I’m also an active open-source contributor, with the majority of my work available on my Github. Notable projects include CodeTF (~1500 stars), CodeT5+ (~2400 stars), CodeCapybara, The Vault.
Throughout my research career, I’ve had the honor of working with brilliant minds and talents from SOAR Group - SMU, FSoft AI Center, Huawei Ireland Research Center, Salesforce AI Research.
(Past) affiliations:
- Head of AI, FPT Software AI Center, Viet Nam
- Senior Research Scientist, Salesforce AI Research, worked with Prof. Steven Hoi.

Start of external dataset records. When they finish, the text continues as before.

Background: an optimization exercise with open tools, aiming at small area and a short achievable clock period. Do not read the settings as production practice. Function was not checked in any run shown here: the RTL went through the layout flow alone. In every run shown here, the design's own scripts or RTL, not TritonCTS, make the clock network. The clock input has no modelled driver; a real chip could not lean on it and would need a root buffer or a full tree. No activity file was given, so power comes from the tool's default toggle rates.

`flow/run.sh`:
```
#!/bin/bash
# the standard layout, but for the clock tree, and with timing repair aimed
# below the design's period (repair_timing works until each path has
# SETUP_SLACK_MARGIN ns of slack).
#   1. standard.sh up to placement, with buf_2 as the port buffer cell
#   2. flow/cts.tcl in place of ORFS's cts step: a two-level clock tree of
#      clkbuf_16 (the clock port drives 4 roots, each root 16 leaves, each
#      leaf a compact cluster of about 20 flip-flops), then ORFS's timing
#      repair and legalisation as in its cts step
#   3. standard.sh on to the end
# each step's output goes to its own log here; ORFS's own logs are in orfs/logs.
set -euo pipefail
M=7.0
bash standard.sh SETUP_SLACK_MARGIN=$M "BUFFER_PORTS_ARGS=-buffer_cell sky130_fd_sc_hd__buf_2" place > log_1_place.log 2>&1
bash standard.sh SETUP_SLACK_MARGIN=$M vars > log_2_vars.log 2>&1
P=${FLOW_PLATFORM:-sky130hd}
(
  set +u
  source orfs/objects/$P/cpu_top/base/vars.sh
  export SCRIPTS_DIR=$FLOW_HOME/scripts
  export FLOW_CLOCK_PORT=clk
  export FLOW_CTS_LEAF_DEPTH=6
  export FLOW_CTS_ROOT_DEPTH=2
  export FLOW_CTS_LEAF_CELL=sky130_fd_sc_hd__clkbuf_16
  export FLOW_CTS_ROOT_CELL=sky130_fd_sc_hd__clkbuf_16
  openroad -no_splash -exit -metrics "$LOG_DIR/4_1_cts.json" flow/cts.tcl > "$LOG_DIR/4_1_cts.log" 2>&1
) > log_3_cts.log 2>&1
cp orfs/logs/$P/cpu_top/base/4_1_cts.log log_3_cts.log
cp orfs/results/$P/cpu_top/base/4_1_cts.odb orfs/results/$P/cpu_top/base/4_cts.odb
bash standard.sh SETUP_SLACK_MARGIN=$M finish > log_4_finish.log 2>&1
```
`flow/cts.tcl`:
```
# clock tree stage of the layout: ORFS's cts.tcl with the clock tree built
# here instead of by clock_tree_synthesis: the clock port drives a few root
# buffers, each root drives leaf buffers, each leaf a compact cluster of
# flip-flops (recursive bisection of the flip-flop locations), so every
# flip-flop is two buffers from the port.
utl::set_metrics_stage "cts__{}"
source $::env(SCRIPTS_DIR)/load.tcl
erase_non_stage_variables cts
load_design 3_place.odb 3_place.sdc

proc bisect { pts depth } {
  if { $depth == 0 } {
    return [list $pts]
  }
  set xs [lmap p $pts { lindex $p 0 }]
  set ys [lmap p $pts { lindex $p 1 }]
  set w [expr { [tcl::mathfunc::max {*}$xs] - [tcl::mathfunc::min {*}$xs] }]
  set h [expr { [tcl::mathfunc::max {*}$ys] - [tcl::mathfunc::min {*}$ys] }]
  set idx [expr { $w >= $h ? 0 : 1 }]
  set s [lsort -integer -index $idx $pts]
  set n [llength $s]
  set m [expr { $n / 2 }]
  return [concat [bisect [lrange $s 0 [expr { $m - 1 }]] [expr { $depth - 1 }]] \
    [bisect [lrange $s $m end] [expr { $depth - 1 }]]]
}

proc centroid { pts } {
  set sx 0
  set sy 0
  foreach p $pts {
    set sx [expr { $sx + [lindex $p 0] }]
    set sy [expr { $sy + [lindex $p 1] }]
  }
  set n [llength $pts]
  return [list [expr { $sx / $n }] [expr { $sy / $n }]]
}

proc place_buf { block master name xy } {
  set inst [odb::dbInst_create $block $master $name]
  set w [$master getWidth]
  set h [$master getHeight]
  $inst setLocation [expr { int([lindex $xy 0] - $w / 2) }] [expr { int([lindex $xy 1] - $h / 2) }]
  $inst setPlacementStatus PLACED
  return $inst
}

proc build_clock_tree { leaf_depth root_depth leaf_cell root_cell } {
  set db [ord::get_db]
  set block [ord::get_db_block]
  set leaf_master [$db findMaster $leaf_cell]
  set root_master [$db findMaster $root_cell]
  set clk [[$block findBTerm $::env(FLOW_CLOCK_PORT)] getNet]
  set pts {}
  foreach it [$clk getITerms] {
    set bb [[$it getInst] getBBox]
    lappend pts [list [expr { ([$bb xMin] + [$bb xMax]) / 2 }] \
      [expr { ([$bb yMin] + [$bb yMax]) / 2 }] $it]
  }
  puts "clock tree: [llength $pts] sinks"
  set leaves [bisect $pts $leaf_depth]
  set per_root [expr { 1 << ($leaf_depth - $root_depth) }]
  set nroot [expr { 1 << $root_depth }]
  for { set r 0 } { $r < $nroot } { incr r } {
    set group [lrange $leaves [expr { $r * $per_root }] [expr { ($r + 1) * $per_root - 1 }]]
    set leaf_xy {}
    foreach cl $group {
      lappend leaf_xy [centroid $cl]
    }
    set rnet [odb::dbNet_create $block "clknet_root_$r"]
    $rnet setSigType CLOCK
    set rinst [place_buf $block $root_master "clkbuf_root_$r" [centroid $leaf_xy]]
    [$rinst findITerm A] connect $clk
    [$rinst findITerm X] connect $rnet
    set k 0
    foreach cl $group xy $leaf_xy {
      set name "${r}_$k"
      set lnet [odb::dbNet_create $block "clknet_leaf_$name"]
      $lnet setSigType CLOCK
      set linst [place_buf $block $leaf_master "clkbuf_leaf_$name" $xy]
      [$linst findITerm A] connect $rnet
      [$linst findITerm X] connect $lnet
      foreach p $cl {
        set it [lindex $p 2]
        $it disconnect
        $it connect $lnet
      }
      puts "clock tree: leaf $name [llength $cl] sinks"
      incr k
    }
  }
  $clk setSigType CLOCK
}

build_clock_tree $::env(FLOW_CTS_LEAF_DEPTH) $::env(FLOW_CTS_ROOT_DEPTH) \
  $::env(FLOW_CTS_LEAF_CELL) $::env(FLOW_CTS_ROOT_CELL)
set_propagated_clock [all_clocks]

log_cmd estimate_parasitics -placement
report_clock_latency

set_placement_padding -global \
  -left $::env(CELL_PAD_IN_SITES_DETAIL_PLACEMENT) \
  -right $::env(CELL_PAD_IN_SITES_DETAIL_PLACEMENT)
detailed_placement
log_cmd estimate_parasitics -placement
report_clock_latency

repair_timing_helper
detailed_placement
check_placement -verbose

report_metrics 4 "cts final"

orfs_write_db $::env(RESULTS_DIR)/4_1_cts.odb
orfs_write_sdc $::env(RESULTS_DIR)/4_cts.sdc
```
`standard.sh`:
```
#!/bin/bash
# synth_recipe.tcl (not shown) runs the flow's synth.tcl, then flattens the netlist and writes it again
# the make line also repeats each setting of config.mk as NAME=value (left out here)
make -C /OpenROAD-flow-scripts/flow DESIGN_CONFIG=/design/flow/config.mk WORK_HOME=/design/flow/orfs CLKGATE_MAP_FILE= SYNTH_SCRIPT=/design/flow/synth_recipe.tcl "${@:-finish}"
```
`config.mk`:
```
export PLATFORM = sky130hd
export DESIGN_NAME = cpu_top
export DESIGN_NICKNAME = cpu_top
export VERILOG_FILES = /design/flow/design.v
export SDC_FILE = /design/flow/constraint.sdc
export NUM_CORES = 8
export LEC_CHECK = 0
export CAP_MARGIN = 20
export CORE_MARGIN = 2
export CORE_UTILIZATION = 40
export SLEW_MARGIN = 20
export SYNTH_HIERARCHICAL = 1
```
`constraint.sdc`:
```
create_clock -name core_clock -period 10.0 [get_ports {clk}]
set_input_delay 2.0000 -clock core_clock [delete_from_list [all_inputs] [get_ports {clk}]]
set_output_delay 2.0000 -clock core_clock [all_outputs]
set_load 0.01 [all_outputs]
```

- Principal Research Scientist, Huawei Ireland Research Center, worked with Prof. Yijun Yu.
Research Interests
I am deeply passionate about the future of AI for Software Development (AI4Code, AI4Software) as I believe that software engineering is a crucial skill in our evolving economy and a key to achieving human-level artificial intelligence. Software influences nearly every modern device, and my goal is to create tools and conduct research that assist developers with real-world software engineering tasks. My work involves developing algorithms to train and fine-tune Large Language Models for code (CodeLLMs). Additionally, I explore the integration of CodeLLMs with multi-agent systems and traditional program analysis techniques. This innovative approach aims to create coding assistants that seamlessly integrate into the software development lifecycle, enhancing the developer experience. In summary, my research is structured around 4 pillars:
- Foundation: Developing large language models tailored for coding (CodeLLMs) to set the groundwork for further enhancements.
- Optimization: Refining CodeLLMs to address challenges like hallucinations and security issues, enhancing trustworthiness, and establishing benchmarking standards.
- Application: Applying and refining CodeLLMs to software engineering tasks such as code generation, code search, code summarization, program synthesis, automated bug detection & program repair, code migration, software testing, etc.
- Integration: Seamlessly integrating these models into the software development life cycle to foster effective collaboration between human developers and AI-driven tools, including IDE extensions and low-code/no-code platforms.
Highlighted Publications
- CodeT5+: Open Code Large Language Models for Code Understanding and Generation, EMNLP 2023
[on Marktechpost]. - CodeTF: One-Stop Transformer-based Library for CodeLLMs
[on YCombinator, Syncedreview, Marktechpost]. - TreeCaps:Tree-based Capsule Networks for Source Code Processing, AAAI 2021.
- InferCode: Self-Supervised Learning of Code Representations by Predicting Subtrees, ICSE 2021.
- Self-Supervised Learning for Code Retrieval and Summarization through Semantic-Preserving Program Transformations, SIGIR 2021.